Error: unexpected input in "c(1, 2, 3, 4) _"

In this case, I ended up fixing it by typing:

c(1, 2, 3, 4) + c(0, 10)

Unfortunately, with these types of syntax errors (akin to a grammatical error in a human language, like kluging your verb conjugation and forgetting the term for a conjunction to join two clauses together), swirl won’t jump in and “automagically” help you.

If you get really stuck, first try entering something that is syntatically correct in the console at the command prompt. For instance, you could try myName <- "Char". While this isn’t the correct answer to this swirl instruction, because this command can be interpreted by R, you’ll get kicked back into swirl instructions that may offer you something that you could directly copy and paste into the console, e.g.:

| That's not exactly what I'm looking for. Try again. Or, type info()
| for more options.

| Type c(1, 2, 3, 4) + c(0, 10, 100) to see how R handles adding two
| vectors, when the shorter vector's length does not divide evenly
| into the longer vector's length. Don't worry about assigning the
| result to a variable.

(Note that here you would type or copy and paste c(1, 2, 3, 4) + c(0, 10, 100) into the console at the command prompt >.)

  1. If you are in the middle of interacting with the command prompt (>), you can exit the course and swirl at any time by typing bye() into the console.
    • Don’t worry: swirl will save where you are in the course so you won’t lose your progress!
  2. The course tracks your progress: when you see the black text displaying |=========, the number at the right hand side, after another | represents the percentage of this course that you have completed.
  3. At the end of the course, you will see a question from swirl asking:
| Would you like to receive credit for completing this course on
| Coursera.org?

I recommend typing in 2 (representing “No”) at the Selection: field.

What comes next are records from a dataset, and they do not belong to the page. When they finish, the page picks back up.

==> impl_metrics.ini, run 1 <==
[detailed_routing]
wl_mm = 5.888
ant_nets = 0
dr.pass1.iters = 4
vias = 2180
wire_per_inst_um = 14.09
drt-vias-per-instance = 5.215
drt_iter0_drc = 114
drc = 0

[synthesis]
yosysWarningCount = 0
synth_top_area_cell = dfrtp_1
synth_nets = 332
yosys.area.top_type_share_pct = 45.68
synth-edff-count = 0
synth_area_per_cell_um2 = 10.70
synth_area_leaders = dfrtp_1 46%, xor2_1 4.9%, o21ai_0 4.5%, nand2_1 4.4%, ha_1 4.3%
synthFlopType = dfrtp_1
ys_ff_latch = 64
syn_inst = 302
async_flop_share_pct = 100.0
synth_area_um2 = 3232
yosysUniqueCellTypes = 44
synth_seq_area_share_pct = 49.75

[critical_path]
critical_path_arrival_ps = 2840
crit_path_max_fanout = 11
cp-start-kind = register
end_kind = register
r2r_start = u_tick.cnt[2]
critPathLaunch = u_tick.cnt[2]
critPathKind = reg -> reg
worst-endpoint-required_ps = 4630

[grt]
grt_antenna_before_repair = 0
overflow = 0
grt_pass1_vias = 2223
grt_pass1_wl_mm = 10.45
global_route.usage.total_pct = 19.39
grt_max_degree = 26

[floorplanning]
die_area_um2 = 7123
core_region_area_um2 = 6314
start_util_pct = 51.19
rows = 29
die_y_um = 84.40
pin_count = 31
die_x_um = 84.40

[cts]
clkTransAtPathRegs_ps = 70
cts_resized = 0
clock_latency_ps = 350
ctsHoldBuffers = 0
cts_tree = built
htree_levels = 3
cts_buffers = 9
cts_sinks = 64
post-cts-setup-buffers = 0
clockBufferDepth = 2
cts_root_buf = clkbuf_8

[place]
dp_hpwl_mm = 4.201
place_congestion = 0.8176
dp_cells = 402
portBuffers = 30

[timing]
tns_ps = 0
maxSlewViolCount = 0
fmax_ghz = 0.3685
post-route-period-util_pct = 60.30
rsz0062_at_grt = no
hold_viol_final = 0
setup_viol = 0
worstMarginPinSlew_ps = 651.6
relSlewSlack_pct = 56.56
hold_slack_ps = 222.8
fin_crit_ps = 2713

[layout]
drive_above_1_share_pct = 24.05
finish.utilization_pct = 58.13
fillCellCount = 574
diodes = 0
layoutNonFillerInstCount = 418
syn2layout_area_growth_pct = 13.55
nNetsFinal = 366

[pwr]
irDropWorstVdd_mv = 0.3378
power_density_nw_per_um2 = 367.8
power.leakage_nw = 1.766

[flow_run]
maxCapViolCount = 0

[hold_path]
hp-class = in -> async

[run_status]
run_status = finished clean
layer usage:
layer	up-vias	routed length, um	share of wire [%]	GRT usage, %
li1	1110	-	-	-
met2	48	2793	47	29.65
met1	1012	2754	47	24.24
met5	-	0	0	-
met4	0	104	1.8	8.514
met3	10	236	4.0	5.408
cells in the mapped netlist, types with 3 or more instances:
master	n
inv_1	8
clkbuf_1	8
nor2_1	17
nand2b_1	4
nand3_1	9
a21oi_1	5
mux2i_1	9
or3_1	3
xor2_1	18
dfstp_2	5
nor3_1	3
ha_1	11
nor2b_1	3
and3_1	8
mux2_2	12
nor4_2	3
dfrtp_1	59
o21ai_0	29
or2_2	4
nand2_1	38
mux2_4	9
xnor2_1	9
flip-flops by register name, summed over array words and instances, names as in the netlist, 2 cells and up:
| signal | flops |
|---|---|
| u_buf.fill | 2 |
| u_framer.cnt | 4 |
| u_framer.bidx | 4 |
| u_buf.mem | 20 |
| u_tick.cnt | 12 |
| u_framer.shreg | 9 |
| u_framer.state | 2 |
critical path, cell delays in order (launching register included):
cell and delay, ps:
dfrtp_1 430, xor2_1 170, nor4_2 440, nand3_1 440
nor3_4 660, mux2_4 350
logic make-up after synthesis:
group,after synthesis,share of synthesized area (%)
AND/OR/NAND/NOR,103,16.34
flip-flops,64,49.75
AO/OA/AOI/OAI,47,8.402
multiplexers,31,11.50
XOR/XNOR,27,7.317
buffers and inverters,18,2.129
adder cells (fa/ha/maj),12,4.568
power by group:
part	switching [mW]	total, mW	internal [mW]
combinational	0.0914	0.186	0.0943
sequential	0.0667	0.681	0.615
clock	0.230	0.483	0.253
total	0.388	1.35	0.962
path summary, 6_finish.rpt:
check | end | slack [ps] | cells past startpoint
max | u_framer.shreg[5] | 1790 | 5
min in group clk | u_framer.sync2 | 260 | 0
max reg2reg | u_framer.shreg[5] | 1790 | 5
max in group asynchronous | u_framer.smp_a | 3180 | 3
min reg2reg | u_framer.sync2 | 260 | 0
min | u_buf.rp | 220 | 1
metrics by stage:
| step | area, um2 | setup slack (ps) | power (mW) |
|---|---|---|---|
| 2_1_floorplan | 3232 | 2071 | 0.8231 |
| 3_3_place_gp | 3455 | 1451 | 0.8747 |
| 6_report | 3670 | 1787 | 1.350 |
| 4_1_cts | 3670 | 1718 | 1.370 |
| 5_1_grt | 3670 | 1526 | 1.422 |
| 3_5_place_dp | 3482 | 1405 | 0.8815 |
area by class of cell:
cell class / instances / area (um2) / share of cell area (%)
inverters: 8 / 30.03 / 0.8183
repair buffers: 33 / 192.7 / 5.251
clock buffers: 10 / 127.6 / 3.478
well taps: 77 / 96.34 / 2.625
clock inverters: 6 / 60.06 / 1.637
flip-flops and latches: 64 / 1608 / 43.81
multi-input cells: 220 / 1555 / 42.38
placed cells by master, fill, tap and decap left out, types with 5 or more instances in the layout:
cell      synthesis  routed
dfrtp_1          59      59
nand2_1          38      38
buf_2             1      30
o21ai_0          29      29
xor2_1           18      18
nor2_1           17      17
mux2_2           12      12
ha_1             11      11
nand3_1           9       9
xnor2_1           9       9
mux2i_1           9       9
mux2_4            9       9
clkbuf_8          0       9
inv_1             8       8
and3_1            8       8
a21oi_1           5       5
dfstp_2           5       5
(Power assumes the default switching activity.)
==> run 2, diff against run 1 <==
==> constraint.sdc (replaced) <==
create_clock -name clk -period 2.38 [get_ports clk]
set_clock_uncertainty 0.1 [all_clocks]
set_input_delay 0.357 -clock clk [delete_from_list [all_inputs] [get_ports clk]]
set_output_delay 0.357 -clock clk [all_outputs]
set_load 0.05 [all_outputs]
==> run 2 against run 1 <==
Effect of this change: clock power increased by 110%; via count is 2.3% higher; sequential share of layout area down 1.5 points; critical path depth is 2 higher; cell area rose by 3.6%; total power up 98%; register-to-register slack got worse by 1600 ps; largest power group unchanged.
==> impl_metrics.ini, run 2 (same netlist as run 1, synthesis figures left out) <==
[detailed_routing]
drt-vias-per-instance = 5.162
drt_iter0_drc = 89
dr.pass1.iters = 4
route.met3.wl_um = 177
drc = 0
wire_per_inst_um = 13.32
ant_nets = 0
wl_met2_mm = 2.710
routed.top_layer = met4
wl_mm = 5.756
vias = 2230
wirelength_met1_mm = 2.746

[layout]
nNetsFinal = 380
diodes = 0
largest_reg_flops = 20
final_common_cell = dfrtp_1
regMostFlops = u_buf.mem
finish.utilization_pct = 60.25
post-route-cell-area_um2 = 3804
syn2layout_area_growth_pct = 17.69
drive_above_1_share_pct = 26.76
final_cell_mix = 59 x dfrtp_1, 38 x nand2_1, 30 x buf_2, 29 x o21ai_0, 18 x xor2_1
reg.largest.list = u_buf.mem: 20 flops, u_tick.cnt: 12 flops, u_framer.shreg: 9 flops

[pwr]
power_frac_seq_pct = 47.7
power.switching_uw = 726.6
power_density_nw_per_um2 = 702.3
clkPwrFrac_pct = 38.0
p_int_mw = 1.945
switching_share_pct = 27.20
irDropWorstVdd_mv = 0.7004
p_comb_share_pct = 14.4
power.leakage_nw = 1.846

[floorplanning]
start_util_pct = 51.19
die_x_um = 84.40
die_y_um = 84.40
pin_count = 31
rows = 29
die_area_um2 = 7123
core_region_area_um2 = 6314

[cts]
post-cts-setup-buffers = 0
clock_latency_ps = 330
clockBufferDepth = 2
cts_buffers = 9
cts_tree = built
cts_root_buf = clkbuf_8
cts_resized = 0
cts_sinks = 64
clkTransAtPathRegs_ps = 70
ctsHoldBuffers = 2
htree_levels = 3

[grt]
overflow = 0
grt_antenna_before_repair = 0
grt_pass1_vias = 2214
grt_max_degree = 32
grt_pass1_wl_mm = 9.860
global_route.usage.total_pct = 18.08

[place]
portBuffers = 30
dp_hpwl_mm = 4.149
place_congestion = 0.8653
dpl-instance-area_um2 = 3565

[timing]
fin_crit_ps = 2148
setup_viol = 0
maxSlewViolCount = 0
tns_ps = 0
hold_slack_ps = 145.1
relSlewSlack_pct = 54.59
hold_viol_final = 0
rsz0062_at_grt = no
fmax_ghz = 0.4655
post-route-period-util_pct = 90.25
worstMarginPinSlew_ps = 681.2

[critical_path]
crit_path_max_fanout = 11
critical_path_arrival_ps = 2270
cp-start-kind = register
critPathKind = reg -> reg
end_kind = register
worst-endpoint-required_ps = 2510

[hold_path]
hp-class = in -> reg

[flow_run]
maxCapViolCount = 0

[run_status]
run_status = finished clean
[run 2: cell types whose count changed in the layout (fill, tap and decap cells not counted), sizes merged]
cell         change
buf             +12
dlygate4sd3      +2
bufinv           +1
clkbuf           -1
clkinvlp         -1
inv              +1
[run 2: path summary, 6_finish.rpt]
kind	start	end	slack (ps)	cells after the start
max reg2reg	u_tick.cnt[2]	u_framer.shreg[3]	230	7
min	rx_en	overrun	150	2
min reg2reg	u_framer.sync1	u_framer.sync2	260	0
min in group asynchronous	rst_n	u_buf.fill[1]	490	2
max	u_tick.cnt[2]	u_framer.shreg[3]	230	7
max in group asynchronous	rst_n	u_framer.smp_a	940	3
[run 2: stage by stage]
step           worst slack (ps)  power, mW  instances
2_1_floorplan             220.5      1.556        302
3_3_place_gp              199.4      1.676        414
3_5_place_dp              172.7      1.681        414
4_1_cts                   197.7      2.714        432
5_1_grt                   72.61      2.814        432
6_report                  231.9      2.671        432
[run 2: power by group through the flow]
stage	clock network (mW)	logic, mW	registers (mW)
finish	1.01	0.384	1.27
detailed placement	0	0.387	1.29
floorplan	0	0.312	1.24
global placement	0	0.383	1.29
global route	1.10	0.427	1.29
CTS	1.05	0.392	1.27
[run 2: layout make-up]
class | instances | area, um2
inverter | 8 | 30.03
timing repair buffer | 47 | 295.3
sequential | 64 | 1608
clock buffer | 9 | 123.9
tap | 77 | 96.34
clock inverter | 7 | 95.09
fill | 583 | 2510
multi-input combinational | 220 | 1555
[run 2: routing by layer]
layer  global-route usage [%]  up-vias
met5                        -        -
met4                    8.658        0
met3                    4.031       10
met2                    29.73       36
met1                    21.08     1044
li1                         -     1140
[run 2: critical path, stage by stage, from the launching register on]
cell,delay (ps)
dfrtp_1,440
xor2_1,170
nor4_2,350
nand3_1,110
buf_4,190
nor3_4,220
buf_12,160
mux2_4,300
==> src/rtl/lookahead_refill_sel.sv <==
module lookahead_refill_sel #(
  parameter int Q   = 4,
  parameter int B   = 4,
  parameter int X   = 16,
  parameter int CAP = 12
) (
  input  logic                                 clk,
  input  logic                                 rst_n,
  input  logic                                 req_valid,
  input  logic [(Q > 1 ? $clog2(Q) : 1)-1:0]   req_queue,
  output logic                                 serve_valid,
  output logic [(Q > 1 ? $clog2(Q) : 1)-1:0]   serve_queue,
  output logic                                 sel_valid,
  output logic [(Q > 1 ? $clog2(Q) : 1)-1:0]   sel_queue,
  output logic                                 sel_urgent,
  output logic                                 underrun,
  output logic [Q*$clog2(X+B+CAP+1)-1:0]       level_flat
);
  localparam int QW = (Q > 1) ? $clog2(Q) : 1;
  localparam int LW = $clog2(X + B + CAP + 1);
  localparam int TW = $clog2(X);
  localparam int PW = (B > 1) ? $clog2(B) : 1;
  localparam logic [LW-1:0] BLK  = LW'(B);
  localparam logic [LW-1:0] ROOM = LW'(CAP - B);

  logic [X-1:0]  dl_v;
  logic [QW-1:0] dl_q [X];
  logic [LW-1:0] lvl  [Q];
  logic [PW-1:0] phase;

  logic [Q-1:0]  risk;
  logic [TW-1:0] rtime [Q];
  logic          urg;
  logic [QW-1:0] urg_q;
  logic          roomy;
  logic [QW-1:0] fb_q;
  logic [LW-1:0] fb_lvl;
  logic          decide;

  always_comb begin
    logic [LW-1:0] cnt;
    for (int q = 0; q < Q; q++) begin
      risk[q]  = 1'b0;
      rtime[q] = '0;
      cnt      = '0;
      for (int k = 0; k < X; k++) begin
        if (dl_v[X-1-k] && dl_q[X-1-k] == QW'(q)) cnt = cnt + 1'b1;
        if (!risk[q] && cnt > lvl[q]) begin
          risk[q]  = 1'b1;
          rtime[q] = TW'(k);
        end
      end
    end
  end

  always_comb begin
    urg   = 1'b0;
    urg_q = '0;
    for (int q = 0; q < Q; q++)
      if (risk[q] && (!urg || rtime[q] < rtime[urg_q])) begin
        urg   = 1'b1;
        urg_q = QW'(q);
      end
  end

  always_comb begin
    roomy  = 1'b0;
    fb_q   = '0;
    fb_lvl = '0;
    for (int q = 0; q < Q; q++)
      if (lvl[q] <= ROOM && (!roomy || lvl[q] < fb_lvl)) begin
        roomy  = 1'b1;
        fb_q   = QW'(q);
        fb_lvl = lvl[q];
      end
  end

  assign decide      = (phase == '0);
  assign sel_valid   = decide && (urg || roomy);
  assign sel_urgent  = decide && urg;
  assign sel_queue   = urg ? urg_q : fb_q;
  assign serve_valid = dl_v[X-1];
  assign serve_queue = dl_q[X-1];
  assign underrun    = serve_valid && lvl[serve_queue] == '0 &&
                       !(sel_valid && sel_queue == serve_queue);

  for (genvar g = 0; g < Q; g++) begin : g_lvl
    assign level_flat[g*LW +: LW] = lvl[g];
    always_ff @(posedge clk) begin
      if (!rst_n) lvl[g] <= '0;
      else lvl[g] <= lvl[g]
                   + ((sel_valid && sel_queue == QW'(g)) ? BLK : '0)
                   - ((serve_valid && serve_queue == QW'(g) && !underrun) ? LW'(1) : '0);
    end
  end

  always_ff @(posedge clk) begin
    if (!rst_n) begin
      dl_v  <= '0;
      phase <= '0;
      for (int k = 0; k < X; k++) dl_q[k] <= '0;
    end else begin
      dl_v  <= {dl_v[X-2:0], req_valid};
      dl_q[0] <= req_queue;
      for (int k = 1; k < X; k++) dl_q[k] <= dl_q[k-1];
      phase <= (phase == PW'(B - 1)) ? '0 : phase + 1'b1;
    end
  end
endmodule
$ cat config.mk
export PLATFORM = sky130hd
export DESIGN_NAME = pkt_wdog
export DESIGN_NICKNAME = d
export VERILOG_FILES = /design/src/rtl/pkt_wdog.sv
export SDC_FILE = /design/constraint.sdc
export NUM_CORES = 1
export LEC_CHECK = 0
export CAP_MARGIN = 20
export CORE_MARGIN = 2
export CORE_UTILIZATION = 40
export DETAILED_ROUTE_END_ITERATION = 10
export GPL_TIMING_DRIVEN = 0
export PLACE_DENSITY = 0.73
export SKIP_CTS_REPAIR_TIMING = 1
export SLEW_MARGIN = 20
export SYNTH_ARGS = -nofsm -noshare
export SYNTH_HDL_FRONTEND = slang
export SYNTH_SLANG_ARGS = --single-unit
$ cat constraint.sdc
create_clock -name clk -period 2.6 [get_ports clk]
set_input_delay 0.39 -clock clk [delete_from_list [all_inputs] [get_ports clk]]
set_output_delay 0.39 -clock clk [all_outputs]
set_load 0.05 [all_outputs]
$ cat src/rtl/pkt_wdog.sv
module pkt_wdog #(
  parameter int CNT_W         = 8,
  parameter int UNITS_PER_SEC = 1000
) (
  input  logic             clk,
  input  logic             rst,
  input  logic             enq_i,
  input  logic             deq_i,
  input  logic             tick_i,
  output logic             cancel_o,
  output logic             hol_down_o,
  output logic [CNT_W-1:0] count_o,
  output logic             underflow_o
);
  localparam int INTERVAL = (UNITS_PER_SEC + 19) / 20;
  localparam int TMR_W    = $clog2(INTERVAL + 1);
  localparam logic [CNT_W-1:0] CNT_MAX = {CNT_W{1'b1}};
  localparam logic [TMR_W-1:0] TMR_LOAD = TMR_W'(INTERVAL);

  logic [CNT_W-1:0] cnt_q;
  logic [TMR_W-1:0] rem_q;
  logic             armed_q, uf_q, fire_q;

  wire is_zero = (cnt_q == '0);
  wire is_one  = (cnt_q == CNT_W'(1));
  wire enq_only = enq_i & ~deq_i;
  wire deq_only = deq_i & ~enq_i;

  wire inc    = enq_only & (cnt_q != CNT_MAX);
  wire dec    = deq_only & ~is_zero;
  wire bad    = deq_only & is_zero;
  wire start  = enq_only & is_zero;
  wire reload = (dec & ~is_one) | (enq_i & deq_i & ~is_zero);
  wire stop   = dec & is_one;
  wire last   = tick_i & armed_q & (rem_q == TMR_W'(1));
  wire expire = last & ~start & ~reload & ~stop & ~is_zero;

  always_ff @(posedge clk) begin
    if (rst) begin
      cnt_q   <= '0;
      rem_q   <= '0;
      armed_q <= 1'b0;
      uf_q    <= 1'b0;
      fire_q  <= 1'b0;
    end else begin
      if (inc)      cnt_q <= cnt_q + CNT_W'(1);
      else if (dec) cnt_q <= cnt_q - CNT_W'(1);
      if (bad) uf_q <= 1'b1;
      if (start | reload) begin
        armed_q <= 1'b1;
        rem_q   <= TMR_LOAD;
      end else if (stop) begin
        armed_q <= 1'b0;
      end else if (tick_i & armed_q) begin
        if (rem_q == TMR_W'(1)) armed_q <= 1'b0;
        else                    rem_q   <= rem_q - TMR_W'(1);
      end
      fire_q <= expire;
    end
  end

  assign cancel_o    = fire_q;
  assign hol_down_o  = fire_q;
  assign count_o     = cnt_q;
  assign underflow_o = uf_q;
endmodule


* Yosys cells after proc, flatten, opt, wreduce, memory -nomap -nowiden *
Cells that the tools add are included.

word-level totals
  flip-flop bits (word level) = 17
  word-level logic and storage cells = 59

operators by class
  add/sub/neg operators = 3
  equality and inequality tests = 5
  mux-type cells = 10
  bitwise gates (word level) = 26
  reductions and logical operators = 9

operators with widths
  kind                                                   number
  2-to-1 mux 6 bit                                       4
  bitwise AND 1 bit                                      16
  2-to-1 mux 8 bit                                       2
  adder 8 x 1 -> 8 bit, second input constant            1
  == test 8 x 1 -> 1 bit, second input constant          1
  zero test 8 bit                                        1
  inequality test 8 bit, second input constant           1
  inverter 1 bit                                         8
  subtractor 8 x 1 -> 8 bit, second input constant       1
  == test 6 x 1 -> 1 bit, second input constant          1
  AND reduction 3 bit                                    2
  nonzero test 3 bit                                     2
  subtractor 6 x 1 -> 6 bit, second input constant       1
  2-to-1 mux 1 bit                                       4
  inequality test 2 x 1 -> 1 bit, second input constant  2
  nonzero test 2 bit                                     2
  OR 1 bit                                               2
  AND reduction 2 bit                                    1
  OR reduction 2 bit                                     1

* Longest topological paths before layout *
  word-level depth = 9
  gate-level depth with buffers = 7
  gate-level depth less buffers = 7

* Worst setup path before layout *
OpenSTA, ideal clock, no wires.

  path kind = reg2reg
  start = reg cnt_q[0] (netlist: count_o[0])
  end = reg rem_q[1]
  arrival = 2,320 ps
  path slack = 210 ps
  cell stages (with the launch flop) = 8
  buffers on the path = 0
  clock period less this slack = 2,390 ps
  cells stage by stage = dfxtp_1 > inv_1 > ha_1 > nor4bb_1 > nand3_1 > nand4_1 > mux2_2 > a21oi_1

on the way
  word-level cells in the longest chain between the ends = 8
  elaborated cells on any way between the ends = 16

ends and longest elaborated chain
  element                                                                         RTL line  source
  from (decl)                                                                     20        logic [CNT_W-1:0] cnt_q;
  from (signal assigned)                                                          46        if (inc) cnt_q <= cnt_q + CNT_W'(1);
  from (signal assigned)                                                          47        else if (dec) cnt_q <= cnt_q - CNT_W'(1);
  zero test 8 bit                                                                 24        wire is_zero = (cnt_q == '0);
  inverter 1 bit                                                                  30, 33
  bitwise AND 1 bit                                                               30        wire dec = deq_only & ~is_zero;
  bitwise AND 1 bit                                                               33        wire reload = (dec & ~is_one) | (enq_i & deq_i & ~is_zero);
  OR 1 bit                                                                        33
  OR 1 bit                                                                        49        if (start | reload) begin
  inequality test 2 x 1 -> 1 bit (no line) or nonzero test 2 bit (tied branches)  -
  AND reduction 3 bit (no line)                                                   -
  to (signal assigned)                                                            56        else rem_q <= rem_q - TMR_W'(1);
  to (decl)                                                                       21        logic [TMR_W-1:0] rem_q;

Parallel ways exist; a longest one is shown, timed or not.
A chain may end at the register's enable or synchronous reset.

* Worst setup path in the final report *
Ends and elaborated chain as after synthesis.

==> reports/metrics.cfg <==
[status]
outcome=finished, final reports clean

[routing]
drt_pass1_iterations=4
routed_via_density=5.59
vias=973
drtAntennaViolNets=0
drt_wl_total_mm=2.27
wire_per_inst_um=13.0
drt_iter0_markers=22
remaining_drc_errors=0

[grt]
antenna_found_initial=0
overflow=0
grt_max_degree=11
grt.total_usage_pct=15.3
grt_pass1_vias=923
grt_pass1_wl_mm=3.91

[die]
fp.dieH_um=55.6
dieArea_sq_um=3090
io_pins=16
die_w_um=55.6
initial_utilization_pct=42.6
num_rows=18
design.core.area_sq_um=2500

[worst_setup_path]
crit_chain=inv_1, ha_1, nor4bb_1, nand3_1, nand4_1, mux2_2, a21oi_1
crit_buf_inv=1
start_kind=flop
cpLargestDelayFamily=simple AND/OR/NAND/NOR gates
cp_data_required_time_ns=2.82
cp-startpoint=count_o[0]
reg2reg_depth=7
slowest_stage=dfxtp_1
end_kind=flop
critPathCapture=rem_q[1]
cp_max_fo=9
cp_num_cells=7
rrSetupSlack_ns=0.32
criticalPathCategory=flop to flop
worstReg2RegEnd=rem_q[1]
max_stage_delay_ns=0.50
arrival_ns=2.50
r2r-start=count_o[0]

[cells_and_area]
stdcell_count=174
multi_input_area_sq_um=674
nets=156
n_antenna_cell=0
postLayoutCellArea_sq_um=1280
nFillCells=254
final_common_cell=dfxtp_1
drive_gt1_share_pct=10.4
area.sequential_sq_um=340
layout_common_cells=dfxtp_1 (17), nor2_1 (16), clkdlybuf4s50_1 (15)
syn_to_final_growth_pct=20.1

[clock_network]
cts_buffers=3
cts_sinks=17
clock_latency_ns=0.28
htreeDepth=1
cts_tree=done
cts_root_buf=clkbuf_4
clk_pin_slew_ns=0.10
clockBufferDepth=2

[synthesis]
syn_inst=125
yosysWarnings=0
netlist_area_sq_um=1060
synth_seq_area_share_pct=32.0
synth_fp_nets=136
synth_seq_cells=17
syn_area_per_cell_sq_um=8.52
synth_cell_types=39

[timing]
worst_pin_slew_ns=0.502
clock.fmax_mhz=438
fin_skew_ns=0.00580
slew_headroom_pct=66.4
fin_setup_tns_ns=0
post-route-min-period_ns=2.28
fin_crit_sh_pct=87.9
slew_violations=0
rsz0062_at_grt=false
finalWorstSetupSlack_ns=0.315
setup_viol=0
hold_violations=0

[placement]
placed_cells=170
place_hpwl_mm=1.76
place_ws_ns=0.239
gp_congestion=0.919
io_buffers=15
place_area_sq_um=1250

[flow_run]
drv_cap=0

[power]
peakVddDrop_v=0.000480
powerDensity_nw_per_um2=824
fin_total_pwr_uw=1050
p_leak_uw=0.000478

[worst_hold_path]
min_path_type=flop to flop

## cells by family after synthesis
kind of cell / synth area share, %
and+or+nand+nor: 28.9
xor gates and xnor gates: 7.40
buffers and inverters: 4.70
AOI/OAI and AO/OA: 17.5
adders and majority gates: 7.05
muxes: 2.47
DFF: 32.0
## through the flow
step,util [%],hold WS [ns]
floorplan,-,0.459
global placement,50.1,0.453
detailed placement,50.1,0.460
CTS,51.2,0.484
global route,51.2,0.519
finish,51.2,0.475
## synthesized netlist by cell type (all sizes together)
| cell type | instances | area [sq um] |
|---|---|---|
| a41oi | 1 | 16.3 |
| and2 | 4 | 25.0 |
| a21oi | 8 | 43.8 |
| nor2b | 4 | 25.0 |
| nand4b | 1 | 8.76 |
| nand3 | 4 | 20.0 |
| or3 | 2 | 12.5 |
| nor4bb | 2 | 20.0 |
| a22oi | 2 | 15.0 |
| buf | 3 | 23.8 |
| o21ai | 4 | 20.0 |
| nand2 | 4 | 15.0 |
| and3 | 4 | 27.5 |
| mux2 | 2 | 26.3 |
| and2b | 1 | 8.76 |
| dfxtp | 17 | 340 |
| nor3 | 7 | 35.0 |
| ha | 6 | 75.1 |
| o2111ai | 1 | 8.76 |
| xnor2 | 5 | 43.8 |
| inv | 5 | 18.8 |
| a32oi | 1 | 8.76 |
| o211ai | 4 | 30.0 |
| or4b | 1 | 13.8 |
| a31oi | 2 | 12.5 |
| and4b | 1 | 10.0 |
| xor2 | 4 | 35.0 |
| nand4 | 3 | 18.8 |
| o2bb2ai | 1 | 8.76 |
| nor2 | 16 | 60.1 |
| nand3b | 1 | 7.51 |
| o21a | 2 | 22.5 |
| clkbuf | 2 | 7.51 |
## power by group
part | total (uW) | internal, uW | leakage [uW] | switching [uW]
combinational | 544 | 223 | 0.000323 | 321
clock | 139 | 59.5 | 0.0000150 | 79.7
sequential | 371 | 317 | 0.000140 | 54.1
## worst register-to-register path, cell delays in order (launching register included)
cell and delay, ns:
dfxtp_1 0.50, inv_1 0.13, ha_1 0.26, nor4bb_1 0.36, nand3_1 0.24, nand4_1 0.25, mux2_2 0.36, a21oi_1 0.13
## registers in the layout, summed over array words and instances, names as in the netlist
signal and flops:
cancel_o 1, count_o 8, rem_q 6, underflow_o 1, armed_q 1
## worst min-delay path by stage
stage / depth (start not counted) / to / from
5_1_grt: 2 / underflow_o / underflow_o
3_5_place_dp: 2 / underflow_o / underflow_o
2_1_floorplan: 1 / rem_q[4] / rst
6_report: 2 / underflow_o / underflow_o
3_3_place_gp: 2 / underflow_o / underflow_o
4_1_cts: 2 / underflow_o / underflow_o
## area by class of cell
cell class | instances | area share (%)
plain buffers | 5 | 2.45
clock buffers | 4 | 2.05
inverters | 5 | 1.47
multi-input cells | 98 | 52.7
flip-flops and latches | 17 | 26.6
well taps | 30 | 2.94
repair buffers | 15 | 11.7
## routing by layer
metal | vias up | track usage, % | part of all wire, %
met3 | 4 | 2.33 | 4.3
met2 | 28 | 26.2 | 48
met5 | - | 0 | 0
met1 | 453 | 19.3 | 46
li1 | 488 | - | -
met4 | 0 | 5.57 | 1.4
Power figures use the tool's default switching activity.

  1. Afterwards, swirl will tell you that you’ve completed the course, you will see the following in red text:
| Excellent work!
| You've reached the end of this lesson...
| Please choose a course, or type 0 to exit swirl.

In response to the blue Selection: query, please type 0.

  1. When you have completed the first swirl course, please navigate to the Assignment page in our class website and select the correct option for the Completion of swirl class (Basic Building Blocks) assignment.